GAO Affirms No Jurisdiction over Post-Award Cooperative Agreement Challenges
WHAT: The Government Accountability Office (GAO) dismissed a protest requesting the review of the award of a cooperative agreement. A small business challenged its non-selection for the award under a U.S. Department of State (Agency) notice of funding opportunity (NOFO). The protest by Tactical Solutions International, Inc. (TSI) challenged the Agency’s failure to adhere to the NOFO’s stated criteria and document the Agency’s decision for award. Under 4 C.F.R. § 21.5(m), GAO does not review protests of awards of grants, cooperative agreements, or other non-procurement instruments—as these procurement instruments do not involve award of procurement contracts covered by the Competition in Contracting Act of 1984 and GAO Bid Protest Regulations. GAO’s review of procurements involving cooperative agreements is limited to timely pre-award protests alleging that an agency is improperly using a non-procurement instrument to procure goods or services.

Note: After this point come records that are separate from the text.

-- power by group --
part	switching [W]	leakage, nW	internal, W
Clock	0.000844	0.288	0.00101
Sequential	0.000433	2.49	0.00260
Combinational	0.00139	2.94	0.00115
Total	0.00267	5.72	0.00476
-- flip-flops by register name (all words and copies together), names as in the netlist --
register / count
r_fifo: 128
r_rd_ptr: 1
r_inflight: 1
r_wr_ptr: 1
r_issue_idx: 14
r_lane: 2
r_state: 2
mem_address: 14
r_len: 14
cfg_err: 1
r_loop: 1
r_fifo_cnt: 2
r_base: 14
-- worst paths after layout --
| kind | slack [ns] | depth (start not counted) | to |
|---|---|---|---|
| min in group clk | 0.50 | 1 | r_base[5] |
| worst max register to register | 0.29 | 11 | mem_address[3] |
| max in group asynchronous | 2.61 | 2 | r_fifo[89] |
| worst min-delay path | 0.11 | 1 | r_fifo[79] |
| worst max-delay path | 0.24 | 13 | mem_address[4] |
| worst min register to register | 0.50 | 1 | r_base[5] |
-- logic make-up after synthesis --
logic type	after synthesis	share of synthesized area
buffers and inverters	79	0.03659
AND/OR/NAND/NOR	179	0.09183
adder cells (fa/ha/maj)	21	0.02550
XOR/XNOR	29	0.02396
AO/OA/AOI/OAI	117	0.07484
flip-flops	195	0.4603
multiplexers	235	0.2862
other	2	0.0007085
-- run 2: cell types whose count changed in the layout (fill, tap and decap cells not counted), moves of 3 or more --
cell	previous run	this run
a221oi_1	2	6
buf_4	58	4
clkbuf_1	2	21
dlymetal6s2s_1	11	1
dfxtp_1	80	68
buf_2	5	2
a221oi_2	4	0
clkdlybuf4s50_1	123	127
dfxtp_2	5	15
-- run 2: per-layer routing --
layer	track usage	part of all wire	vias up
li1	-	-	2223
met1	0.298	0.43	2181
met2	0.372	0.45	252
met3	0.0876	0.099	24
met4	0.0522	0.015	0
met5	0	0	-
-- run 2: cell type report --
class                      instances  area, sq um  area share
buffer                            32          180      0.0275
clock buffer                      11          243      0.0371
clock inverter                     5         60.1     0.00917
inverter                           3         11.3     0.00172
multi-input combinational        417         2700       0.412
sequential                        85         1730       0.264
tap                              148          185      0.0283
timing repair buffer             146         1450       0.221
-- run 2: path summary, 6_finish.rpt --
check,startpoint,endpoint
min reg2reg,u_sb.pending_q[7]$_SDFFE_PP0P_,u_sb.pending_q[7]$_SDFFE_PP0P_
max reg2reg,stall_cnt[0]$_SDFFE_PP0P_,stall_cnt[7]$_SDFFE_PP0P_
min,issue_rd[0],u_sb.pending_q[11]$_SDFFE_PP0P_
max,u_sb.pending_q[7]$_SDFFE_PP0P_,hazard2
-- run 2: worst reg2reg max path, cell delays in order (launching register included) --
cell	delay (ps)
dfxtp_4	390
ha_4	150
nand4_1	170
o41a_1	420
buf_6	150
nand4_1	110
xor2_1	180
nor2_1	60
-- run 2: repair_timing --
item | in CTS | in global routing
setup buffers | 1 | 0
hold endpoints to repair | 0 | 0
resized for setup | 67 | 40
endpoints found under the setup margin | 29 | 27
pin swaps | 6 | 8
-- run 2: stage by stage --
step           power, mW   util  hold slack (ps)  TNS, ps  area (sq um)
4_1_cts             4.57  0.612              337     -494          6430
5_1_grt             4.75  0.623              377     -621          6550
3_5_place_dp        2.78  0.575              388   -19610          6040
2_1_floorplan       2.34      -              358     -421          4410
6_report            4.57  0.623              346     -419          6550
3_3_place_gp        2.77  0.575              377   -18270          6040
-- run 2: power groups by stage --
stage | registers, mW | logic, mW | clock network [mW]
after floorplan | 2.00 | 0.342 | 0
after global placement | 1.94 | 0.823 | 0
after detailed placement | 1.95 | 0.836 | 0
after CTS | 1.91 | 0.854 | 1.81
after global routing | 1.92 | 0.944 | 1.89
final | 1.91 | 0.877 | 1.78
[src/rtl/regfile_wb_arbiter_if.sv]
// regfile_wb_arbiter_if: writeback source requests plus the regfile write port they are funnelled into.
interface regfile_wb_arbiter_if #(
    parameter int NUM_SRC = 3
);
    localparam int GW = NUM_SRC > 1 ? $clog2(NUM_SRC) : 1;
    logic [NUM_SRC-1:0]    src_valid;
    logic [NUM_SRC-1:0]    src_ready;
    logic [NUM_SRC*5-1:0]  src_addr;
    logic [NUM_SRC*32-1:0] src_data;
    logic                  w_enable;
    logic [4:0]            w_addr;
    logic [31:0]           w_data;
    logic [GW-1:0]         grant_id;
    logic [NUM_SRC-1:0]    starve;
    modport master (
        output src_valid, src_addr, src_data,
        input  src_ready, w_enable, w_addr, w_data, grant_id, starve
    );
    modport slave (
        input  src_valid, src_addr, src_data,
        output src_ready, w_enable, w_addr, w_data, grant_id, starve
    );
endinterface

[src/rtl/regfile_wb_arbiter.sv]
// regfile_wb_arbiter: picks one writeback source per cycle for the regfile write port,
// round-robin or fixed priority, with starving sources promoted above the rest.
module regfile_wb_arbiter #(
    parameter int NUM_SRC   = 3,
    parameter int PRIO_MODE = 0,
    parameter int MAX_WAIT  = 4
) (
    input logic clk,
    input logic rst,
    regfile_wb_arbiter_if.slave bus
);
    localparam int GW = NUM_SRC > 1 ? $clog2(NUM_SRC) : 1;
    localparam int WW = $clog2(MAX_WAIT + 1);
    logic [GW-1:0]      rr_ptr, base, off, win;
    logic [GW:0]        sum;
    logic [WW-1:0]      wait_cnt [NUM_SRC];
    logic [NUM_SRC-1:0] starving, cand, rot;
    logic               found;

    always_comb begin
        for (int i = 0; i < NUM_SRC; i++) starving[i] = wait_cnt[i] == WW'(MAX_WAIT);
        cand = |(bus.src_valid & starving) ? bus.src_valid & starving : bus.src_valid;
        base = PRIO_MODE != 0 ? '0 : rr_ptr;
        // Rotate so bit k is the candidate k places after the scan start.
        rot = NUM_SRC'({cand, cand} >> base);
        found = 1'b0;
        off = '0;
        for (int k = NUM_SRC - 1; k >= 0; k--) begin
            if (rot[k]) begin
                found = 1'b1;
                off = GW'(k);
            end
        end
        sum = {1'b0, base} + {1'b0, off};
        win = sum >= (GW+1)'(NUM_SRC) ? GW'(sum - (GW+1)'(NUM_SRC)) : GW'(sum);
        bus.src_ready = (rst || !found) ? '0 : NUM_SRC'(1) << win;
        bus.starve = starving;
    end

    always_ff @(posedge clk or posedge rst) begin
        if (rst) begin
            bus.w_enable <= 1'b0;
            bus.w_addr   <= '0;
            bus.w_data   <= '0;
            bus.grant_id <= '0;
            rr_ptr       <= '0;
            for (int i = 0; i < NUM_SRC; i++) wait_cnt[i] <= '0;
        end else begin
            // A grant to x0 still completes the handshake but never writes.
            bus.w_enable <= found && bus.src_addr[win*5 +: 5] != 5'd0;
            if (found) begin
                bus.w_addr   <= bus.src_addr[win*5 +: 5];
                bus.w_data   <= bus.src_data[win*32 +: 32];
                bus.grant_id <= win;
                rr_ptr       <= win == GW'(NUM_SRC - 1) ? '0 : win + 1'b1;
            end
            for (int i = 0; i < NUM_SRC; i++)
                wait_cnt[i] <= (bus.src_valid[i] && !bus.src_ready[i]) ?
                               (starving[i] ? wait_cnt[i] : wait_cnt[i] + 1'b1) : '0;
        end
    end

    for (genvar g = 0; g < NUM_SRC; g++) begin : g_proto
        assert property (@(posedge clk) disable iff (rst)
            bus.src_valid[g] && !bus.src_ready[g] |=> bus.src_valid[g] &&
            $stable(bus.src_addr[g*5 +: 5]) && $stable(bus.src_data[g*32 +: 32]));
    end
endmodule

[src/flat_wrapper.sv]
// flat-port wrapper written by rule: the top's interface ports become plain ports
module regfile_wb_arbiter_flat 
#(
    parameter int NUM_SRC   = 3,
    parameter int PRIO_MODE = 0,
    parameter int MAX_WAIT  = 4
)
  (clk, rst, bus_src_valid, bus_src_addr, bus_src_data, bus_src_ready, bus_w_enable, bus_w_addr, bus_w_data, bus_grant_id, bus_starve);
  regfile_wb_arbiter_if #(.NUM_SRC(NUM_SRC)) bus_i ();
  input logic clk;
  input logic rst;
  input wire logic [$bits(bus_i.src_valid)-1:0] bus_src_valid;
  input wire logic [$bits(bus_i.src_addr)-1:0] bus_src_addr;
  input wire logic [$bits(bus_i.src_data)-1:0] bus_src_data;
  output wire logic [$bits(bus_i.src_ready)-1:0] bus_src_ready;
  output wire logic [$bits(bus_i.w_enable)-1:0] bus_w_enable;
  output wire logic [$bits(bus_i.w_addr)-1:0] bus_w_addr;
  output wire logic [$bits(bus_i.w_data)-1:0] bus_w_data;
  output wire logic [$bits(bus_i.grant_id)-1:0] bus_grant_id;
  output wire logic [$bits(bus_i.starve)-1:0] bus_starve;
  assign bus_i.src_valid = bus_src_valid;
  assign bus_i.src_addr = bus_src_addr;
  assign bus_i.src_data = bus_src_data;
  assign bus_src_ready = bus_i.src_ready;
  assign bus_w_enable = bus_i.w_enable;
  assign bus_w_addr = bus_i.w_addr;
  assign bus_w_data = bus_i.w_data;
  assign bus_grant_id = bus_i.grant_id;
  assign bus_starve = bus_i.starve;
  regfile_wb_arbiter #(.NUM_SRC(NUM_SRC), .PRIO_MODE(PRIO_MODE), .MAX_WAIT(MAX_WAIT)) u_core (.clk(clk), .rst(rst), .bus(bus_i));
endmodule
[config.mk]
export PLATFORM = sky130hd
export DESIGN_NAME = regfile_wb_arbiter_flat
export DESIGN_NICKNAME = d
export VERILOG_FILES = /design/src/rtl/regfile_wb_arbiter_if.sv /design/src/rtl/regfile_wb_arbiter.sv /design/src/flat_wrapper.sv
export SDC_FILE = /design/constraint.sdc
export NUM_CORES = 1
export LEC_CHECK = 0
export ABC_AREA = 0
export CAP_MARGIN = 20
export CORE_ASPECT_RATIO = 1.5
export CORE_UTILIZATION = 30
export DETAILED_ROUTE_END_ITERATION = 8
export PLACE_DENSITY = 0.67
export SKIP_CTS_REPAIR_TIMING = 1
export SYNTH_ARGS = -nofsm -noshare
export SYNTH_HDL_FRONTEND = slang
export SYNTH_SLANG_ARGS = --single-unit
[constraint.sdc]
create_clock -name clk -period 7.7 [get_ports clk]
set_input_delay 0.77 -clock clk [delete_from_list [all_inputs] [get_ports clk]]
set_output_delay 0.77 -clock clk [all_outputs]
set_load 0.05 [all_outputs]
==> impl_metrics.py, run 1 <==
metrics = {
    "layout": {
        "drive_gt1_share_pct": 4.33,
        "layout.area.seq_um2": 1280,
        "area_growth_pct": 69.2,
        "multi_input_area_um2": 1290,
        "nFillCells": 817,
        "final_cell_mix": "clkdlybuf4s50_1 (161), dfrtp_1 (51), nor2_1 (49)",
        "antennaDiodeCount": 0,
        "layout.nets": 563,
        "layout_commonest_cell": "clkdlybuf4s50_1",
    },
    "setup_path": {
        "crit_chain": "clkdlybuf4s50_1 > and3_1 > o21a_1 > a2111oi_0 > a311oi_1 > a21oi_1 > ha_1 > inv_1 > fa_1 > inv_1 > ha_1 > nand2b_1 > mux2i_4 > inv_1 > nor3_1 > clkdlybuf4s50_1",
        "crit_fanout": 7,
        "worst_path_max_delay_cell": "clkdlybuf4s50_1",
        "path_class": "primary input to primary output",
        "startpoint_type": "primary input",
        "required_ns": 6.93,
        "crit_top_cell": "inv_1",
        "cp-end-kind": "primary output",
        "arrival_ns": 5.06,
        "crit_family": "buffers and inverters",
        "max_stage_delay_ns": 0.83,
        "cp_num_buf_inv": 5,
    },
    "floorplan": {
        "pin_count": 162,
        "initial_core_util_pct": 30.9,
        "dieArea_um2": 9430,
        "die_w_um": 79.6,
        "row_count": 42,
        "core_area_um2": 8780,
        "die_y_um": 118,
    },
    "detailed_routing": {
        "wirelength_um": 8620,
        "num_vias": 2900,
        "via_per_inst": 5.28,
        "first_pass_iters": 6,
        "route.detailed.drc": 0,
        "ant_nets": 0,
        "first_iter_violations": 278,
        "routedWlPerCell_um": 15.7,
    },
    "sta": {
        "clock.fmax_ghz": 0.171,
        "finalHoldViolCount": 0,
        "finalMaxSlewViolations": 0,
        "setup_violations": 0,
        "setup-tns-final_ns": 0,
        "slew_headroom_pct": 40.6,
        "rsz0062_at_grt": "false",
        "clock_skew_ns": 0.00554,
        "min_period_over_period_pct": 75.8,
        "tightest_slew_ns": 0.884,
        "min_period_ns": 5.83,
    },
    "cts": {
        "numCtsBuffers": 5,
        "h-tree-depth": 2,
        "root_buffer": "clkbuf_16",
        "clk_pin_slew_ns": 0.07,
        "clock_tree.buffer_depth": 2,
        "tritoncts": "built",
        "insertion_delay_ns": 0.29,
        "cts_sinks": 51,
    },
    "global_route": {
        "grt_first_pass_wirelength_um": 14300,
        "first_global_vias": 2971,
        "grt-ovfl-total": 0,
        "grt_max_degree": 79,
        "track_usage_pct": 19.5,
        "antenna_found_initial": 0,
    },
    "logic_synthesis": {
        "syn_nets": 411,
        "synth-seq-cells": 51,
        "synth_seq_area_share_pct": 47.0,
        "netlist_area_um2": 2710,
        "ys_types": 35,
        "yosysWarnings": 0,
        "synthCells": 286,
        "synth.avg_cell_area_um2": 9.48,
    },
    "status": {
        "status": "completed",
    },
    "job": {
        "drv_cap": 0,
    },
    "placement": {
        "io_buffers": 161,
        "gp_congestion": 0.823,
        "dp_hpwl_um": 6460,
    },
    "min_path": {
        "hp-class": "flop to flop",
    },
}
-- synth_stat cells --
cell       instances  area share (%)
buf_1              2            0.28
nor2_1            49             6.8
a311oi_1           1            0.32
nor2b_1            1            0.23
buf_4              1            0.28
nand4b_1           2            0.65
o21ai_0            5            0.92
or3_1              1            0.23
a31oi_1            2            0.46
fa_1               1            0.74
buf_6              1            0.42
and2b_4            1            0.37
o21a_1             3            0.83
o211ai_1           2            0.55
a222oi_1          37              14
buf_2             12             2.2
nand2b_1           3            0.69
and2_1             1            0.23
nand2_1           15             2.1
ha_1               8             3.7
a2111oi_0          1            0.32
clkbuf_1           5            0.69
a2111oi_2          1            0.55
o211a_1            1            0.37
inv_1             16             2.2
a21oi_1           43             7.9
nand4_1            1            0.23
mux2i_1            1            0.37
o2111a_1           1            0.42
and3_1             7             1.6
o31ai_2            1            0.46
dfrtp_1           51              47
xnor2_1            3            0.97
nand3b_1           1            0.28
nor3_1             5            0.92
-- through the flow --
stage,setup WS [ns],hold slack (ns),util (%),cells,cell area (um^2)
2_1_floorplan,2.54,0.518,-,286,2710
3_3_place_gp,2.09,0.498,50.3,541,4420
3_5_place_dp,1.88,0.496,50.3,541,4420
4_1_cts,1.88,0.513,52.3,549,4590
5_1_grt,1.59,0.554,52.3,549,4590
6_report,1.87,0.507,52.3,549,4590
-- routing by layer --
| layer | wire [um] | part of all wire [%] | vias up | GRT usage (%) |
|---|---|---|---|---|
| li1 | - | - | 1390 | - |
| met1 | 3200 | 37 | 1372 | 21.4 |
| met2 | 4690 | 54 | 124 | 35.0 |
| met3 | 545 | 6.3 | 14 | 4.32 |
| met4 | 184 | 2.1 | 0 | 8.07 |
| met5 | 0 | 0 | - | 0 |
-- cells by family (layout without fill, tap and decap cells) --
kind of cell,after synthesis,after routing,share of synthesized area (%)
DFF,51,51,47.0
AOI/OAI and AO/OA,98,98,26.8
xor gates and xnor gates,3,3,0.969
muxes,1,1,0.369
and+or+nand+nor,87,87,14.3
adders and majority gates,9,9,4.43
buffers and inverters,37,190,6.09
-- area by class of cell --
| cell class | instances | area share [%] |
|---|---|---|
| Inverter | 16 | 1.31 |
| Clock buffer | 5 | 2.73 |
| Sequential cell | 51 | 27.8 |
| Multi-Input combinational cell | 198 | 28.2 |
| Clock inverter | 3 | 1.04 |
| Timing Repair Buffer | 166 | 35.9 |
| Tap cell | 110 | 3.00 |
-- worst reg2reg max path, delay by kind of cell, from the launching register on --
kind            cells  cell delay (ns)
flops               1             0.39
buf+inv             4             0.45
simple gates        3             0.67
mux                 1             0.25
fa+ha+maj           4             1.15
compound gates      6             1.41
-- final timing paths --
kind / slack [ns] / start / cells past startpoint / endpoint
worst max-delay path: 1.87 / bus_src_valid[0] / 16 / bus_src_ready[0]
worst min-delay path: 0.51 / u_core.bus.grant_id[0] / 1 / u_core.bus.grant_id[0]
worst max register to register: 3.22 / u_core.wait_cnt[6] / 18 / u_core.bus.w_enable
worst min register to register: 0.51 / u_core.bus.grant_id[0] / 1 / u_core.bus.grant_id[0]
max in group asynchronous: 6.21 / rst / 3 / u_core.wait_cnt[3]
min in group asynchronous: 1.04 / rst / 3 / u_core.bus.grant_id[0]
-- registers in the layout, summed over array words and instances, names as in the netlist --
name,count
u_core.wait_cnt,9
u_core.bus.grant_id,2
u_core.base,2
u_core.bus.w_data,32
u_core.bus.w_enable,1
u_core.bus.w_addr,5
Power of run 1 is not shown: default switching activity piles up to over one toggle a cycle in this logic, so the estimate is an artifact.
==> run 2: changes to the inputs <==
- PLACE_DENSITY: 0.67 -> 0.69
- clock period: 7.7 -> 4.8 ns (I/O delays scaled with it)
==> impl_metrics.py, run 2 (synthesized netlist as in run 1, its figures left out) <==
metrics = {
    "setup_path": {
        "required_ns": 4.32,
        "crit_top_cell": "inv_1",
        "path_class": "primary input to primary output",
        "crit_fanout": 7,
        "critPathLaunch": "bus_src_valid[0]",
        "max_stage_delay_ns": 0.52,
        "cp-end-kind": "primary output",
        "worst_path_max_delay_cell": "fa_1",
        "regToRegSetupSlack_ns": 0.55,
        "crit_chain": "clkdlybuf4s50_1 > and3_1 > o21a_1 > a2111oi_0 > a311oi_1 > a21oi_1 > ha_1 > inv_1 > fa_1 > inv_1 > ha_1 > nand2b_1 > mux2i_4 > inv_1 > nor3_2 > buf_12",
        "startpoint_type": "primary input",
        "cp-endpoint": "bus_src_ready[0]",
        "r2r_end": "u_core.bus.w_enable",
        "r2r_start": "u_core.wait_cnt[6]",
        "reg2reg_depth": 18,
        "arrival_ns": 4.08,
    },
    "sta": {
        "min_period_ns": 4.56,
        "clock_skew_ns": 0.00738,
        "tightest_slew_ns": 0.965,
        "min_period_over_period_pct": 95.0,
        "setup_violations": 0,
        "finalHoldViolCount": 0,
        "setup-tns-final_ns": 0,
        "slew_headroom_pct": 35.2,
        "rsz0062_at_grt": "false",
        "clock.fmax_ghz": 0.219,
        "finalMaxSlewViolations": 0,
    },
    "placement": {
        "dp_hpwl_um": 6870,
        "place_area_um2": 4480,
        "gp_congestion": 0.837,
        "io_buffers": 161,
        "dpl.cell_count": 545,
    },
    "floorplan": {
        "core_area_um2": 8780,
        "initial_core_util_pct": 30.9,
        "pin_count": 162,
        "row_count": 42,
        "die_w_um": 79.6,
        "dieArea_um2": 9430,
        "die_y_um": 118,
    },
    "global_route": {
        "grt_max_degree": 51,
        "grt_first_pass_wirelength_um": 14300,
        "antenna_found_initial": 0,
        "grt-ovfl-total": 0,
        "first_global_vias": 3038,
        "track_usage_pct": 19.4,
    },
    "layout": {
        "finish.instance_area_um2": 4610,
        "largest_reg_flops": 32,
        "layout_commonest_cell": "clkdlybuf4s50_1",
        "reg_top3": "u_core.bus.w_data (32), u_core.wait_cnt (9), u_core.bus.w_addr (5)",
        "stdcell_count": 551,
        "nFillCells": 783,
        "final_cell_mix": "clkdlybuf4s50_1 (158), dfrtp_1 (51), nor2_1 (49)",
        "regMostFlops": "u_core.bus.w_data",
        "antennaDiodeCount": 0,
        "layout.nets": 567,
        "drive_gt1_share_pct": 5.44,
        "area_growth_pct": 70.0,
    },
    "cts": {
        "tritoncts": "built",
        "root_buffer": "clkbuf_16",
        "h-tree-depth": 2,
        "numCtsBuffers": 5,
        "insertion_delay_ns": 0.28,
        "cts_sinks": 51,
        "clk_pin_slew_ns": 0.06,
        "clock_tree.buffer_depth": 2,
    },
    "status": {
        "status": "completed",
    },
    "detailed_routing": {
        "route.detailed.drc": 0,
        "wirelength_um": 8800,
        "first_pass_iters": 8,
        "ant_nets": 0,
        "via_per_inst": 5.20,
        "first_iter_violations": 201,
        "num_vias": 2865,
        "routedWlPerCell_um": 16.0,
    },
    "min_path": {
        "hp-class": "flop to flop",
    },
    "job": {
        "drv_cap": 0,
    },
}
## run 2: changes by cell type in the layout (fill, tap and decap cells not counted)
cell | previous run | this run
clkinv_4 | 1 | 0
nor3_1 | 5 | 4
nor3_2 | 0 | 1
inv_6 | 1 | 0
bufinv_16 | 1 | 0
buf_12 | 0 | 3
buf_4 | 5 | 9
clkdlybuf4s50_1 | 161 | 158
clkbuf_1 | 0 | 1
## run 2: worst min-delay path by stage
stage	slack (ns)	from	cells past startpoint	to
floorplan	0.52	u_core.wait_cnt[1]	2	u_core.wait_cnt[1]
global placement	0.48	u_core.bus.grant_id[1]	2	u_core.bus.grant_id[1]
detailed placement	0.48	u_core.bus.grant_id[1]	2	u_core.bus.grant_id[1]
CTS	0.49	u_core.bus.grant_id[1]	2	u_core.bus.grant_id[1]
global route	0.52	u_core.bus.grant_id[1]	2	u_core.bus.grant_id[1]
finish	0.49	u_core.bus.grant_id[1]	2	u_core.bus.grant_id[1]
## run 2: layout make-up
type,instances,area [um^2],area share (%)
Timing Repair Buffer,170,1710,37.1
Tap cell,110,138,2.99
Inverter,16,60.1,1.30
Clock buffer,6,129,2.80
Sequential cell,51,1280,27.7
Multi-Input combinational cell,198,1300,28.2
## run 2: layer usage
metal / share of wire [%] / wire length (um) / GRT usage [%]
met5: 0 / 0 / 0
met4: 2.6 / 228 / 7.16
met3: 6.4 / 563 / 4.17
met2: 54 / 4760 / 36.6
met1: 37 / 3240 / 20.3
## run 2: critical path: cells and delay by family
kind / cells / cell delay [ns]
adder cells (fa/ha/maj): 3 / 1.01
buffers and inverters: 5 / 0.88
AO/OA/AOI/OAI: 4 / 0.88
AND/OR/NAND/NOR: 3 / 0.65
multiplexers: 1 / 0.18
## run 2: per-stage QoR
| stage | hold WS (ns) | setup WS [ns] | utilization, % |
|---|---|---|---|
| after floorplan | 0.518 | 0.0944 | - |
| after global placement | 0.480 | 0.277 | 51.0 |
| after detailed placement | 0.476 | 0.140 | 51.0 |
| after CTS | 0.489 | 0.126 | 52.5 |
| after global routing | 0.518 | 0.00474 | 52.5 |
| final | 0.487 | 0.238 | 52.5 |
Power of run 2 is left out for the same reason.
==> run 3: changes to the inputs <==
- CORE_MARGIN: not set -> 1.5
- CORE_UTILIZATION: 30 -> 34
- PLACE_DENSITY: 0.69 -> 0.77
==> impl_metrics.py, run 3 (synthesized netlist as in run 1, its figures left out) <==
metrics = {
    "detailed_routing": {
        "num_vias": 2963,
        "first_pass_iters": 8,
        "wirelength_um": 8710,
        "via_per_inst": 5.42,
        "ant_nets": 0,
        "first_iter_violations": 247,
        "route.detailed.drc": 0,
        "routedWlPerCell_um": 15.9,
    },
    "layout": {
        "regMostFlops": "u_core.bus.w_data",
        "layout_commonest_cell": "clkdlybuf4s50_1",
        "largest_reg_flops": 32,
        "nFillCells": 670,
        "multi_input_area_um2": 1310,
        "layout.nets": 569,
        "area_growth_pct": 71.5,
        "layout.area.seq_um2": 1280,
        "drive_gt1_share_pct": 6.74,
        "antennaDiodeCount": 0,
        "final_cell_mix": "clkdlybuf4s50_1 (158), dfrtp_1 (51), nor2_1 (49)",
        "reg_top3": "u_core.bus.w_data (32), u_core.wait_cnt (9), u_core.bus.w_addr (5)",
    },
    "placement": {
        "io_buffers": 161,
        "dp_hpwl_um": 6920,
        "gp_congestion": 0.891,
    },
    "sta": {
        "finalHoldViolCount": 0,
        "finalMaxSlewViolations": 0,
        "tightest_slew_ns": 0.953,
        "min_period_ns": 4.60,
        "clock.fmax_ghz": 0.218,
        "clock_skew_ns": 0.00459,
        "hold_slack_ns": 0.487,
        "min_period_over_period_pct": 95.7,
        "setup_violations": 0,
        "setup-tns-final_ns": 0,
        "rsz0062_at_grt": "false",
        "slew_headroom_pct": 36.0,
    },
    "setup_path": {
        "regToRegSetupSlack_ns": 0.52,
        "r2r_start": "u_core.wait_cnt[6]",
        "path_class": "primary input to primary output",
        "crit_fanout": 8,
        "max_stage_delay_ns": 0.52,
        "crit_family": "compound AO/OA/AOI/OAI gates",
        "required_ns": 4.32,
        "crit_chain": "clkdlybuf4s50_1 > and3_1 > o21a_1 > a2111oi_2 > a311oi_1 > a21oi_1 > ha_1 > inv_1 > fa_1 > inv_1 > ha_1 > and2b_4 > o31ai_4 > and3_1 > buf_12",
        "arrival_ns": 4.12,
        "cp_num_buf_inv": 4,
        "startpoint_type": "primary input",
        "r2r_end": "u_core.bus.w_enable",
        "cp-end-kind": "primary output",
        "reg2reg_depth": 18,
        "worst-path-stages": 15,
        "worst_path_max_delay_cell": "clkdlybuf4s50_1",
    },
    "cts": {
        "insertion_delay_ns": 0.28,
        "clk_pin_slew_ns": 0.06,
        "tritoncts": "built",
        "clock_tree.buffer_depth": 2,
        "root_buffer": "clkbuf_16",
        "h-tree-depth": 2,
        "numCtsBuffers": 5,
        "cts_sinks": 51,
    },
    "floorplan": {
        "pin_count": 162,
        "row_count": 39,
        "die_y_um": 112,
        "initial_core_util_pct": 35.4,
        "die_w_um": 75.9,
        "core_area_um2": 7660,
        "dieArea_um2": 8530,
    },
    "global_route": {
        "grt-ovfl-total": 0,
        "grt_max_degree": 46,
        "antenna_found_initial": 0,
        "first_global_vias": 3087,
        "track_usage_pct": 20.7,
        "grt_first_pass_wirelength_um": 14400,
    },
    "status": {
        "status": "completed",
    },
    "min_path": {
        "hp-class": "flop to flop",
        "worstHoldStart": "u_core.bus.grant_id[1]",
        "holdPathEnd": "u_core.bus.grant_id[1]",
        "hold_depth": 2,
    },
    "job": {
        "drv_cap": 0,
    },
}
run 3: cell count changes in the layout (fill, tap and decap cells not counted):
| cell | before | now |
|---|---|---|
| a2111oi_2 | 1 | 2 |
| a2111oi_0 | 1 | 0 |
| clkbuf_8 | 0 | 2 |
| o21ai_1 | 0 | 1 |
| clkinvlp_4 | 0 | 1 |
| buf_4 | 9 | 11 |
| o21ai_0 | 5 | 4 |
| clkbuf_1 | 1 | 0 |
run 3: per-stage QoR:
step	instances	utilization (%)	cell area [um^2]	setup slack (ns)
floorplan	286	-	2710	0.0944
detailed placement	537	58.3	4470	0.0524
CTS	545	60.4	4630	0.0563
global placement	537	58.3	4470	0.240
global route	547	60.7	4650	0.00372
finish	547	60.7	4650	0.204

WHEN: The GAO issued its decision on June 4, 2020.
WHAT DOES IT MEAN FOR INDUSTRY: Given the nature of the current pandemic, it is possible there will be a number of competitions where it is not clear whether the opportunity is properly classified as a procurement or a non-procurement (i.e., grant or cooperative agreement). To the extent that a company believes an opportunity it intends to compete for has been wrongly categorized as a cooperative agreement or grant, it should protest that designation prior to application/white paper/proposal submission to attempt to preserve any ability to later protest the agency’s award decision.
Agencies are expected to use procurement contracts when the principal purpose of the instrument is to acquire property or services for the direct benefit or use of the government. 31 U.S.C. § 6303. On the other hand, cooperative agreements can be used when the principal purpose of the relationship is to transfer a thing of value to a recipient in order to carry out a public purpose of support or stimulation authorized by the federal government. 31 U.S.C. § 6305. For example, the government appropriately uses federal funding to issue grants for after-school programming to assist state and local efforts to reduce crime.
In TSI, the protester tried to argue that GAO had jurisdiction over its challenge on the merits because the NOFO’s purpose was to acquire applicant services “for the direct benefit or use” of the government. The protester further asserted that given the purpose of the NOFO, this type of arrangement required the Agency to use a procurement contract, which is within GAO jurisdiction. However, GAO found this aspect of the argument untimely, as it amounted to a protest against the solicitation’s terms, not award. As such, the protester would have needed to protest this issue to GAO before proposal submissions.
GAO found that the record clearly “reflect[ed] that the protest concerns the award of a cooperative agreement.” As evidence, GAO discussed that the NOFO contemplated that all awards would be funded as cooperative agreements, contained multiple references to the “Grants Officer,” and required “grant applicants to create accounts at a website called “mygrants.service-now.com.” GAO highlighted that the NOFO did not contain any FAR provisions and mentioned the FAR only in conjunction with the prohibition on the allowance of profit to commercial organizations under assistance awards. As this was a post-award challenge to a cooperative, GAO lacked jurisdiction.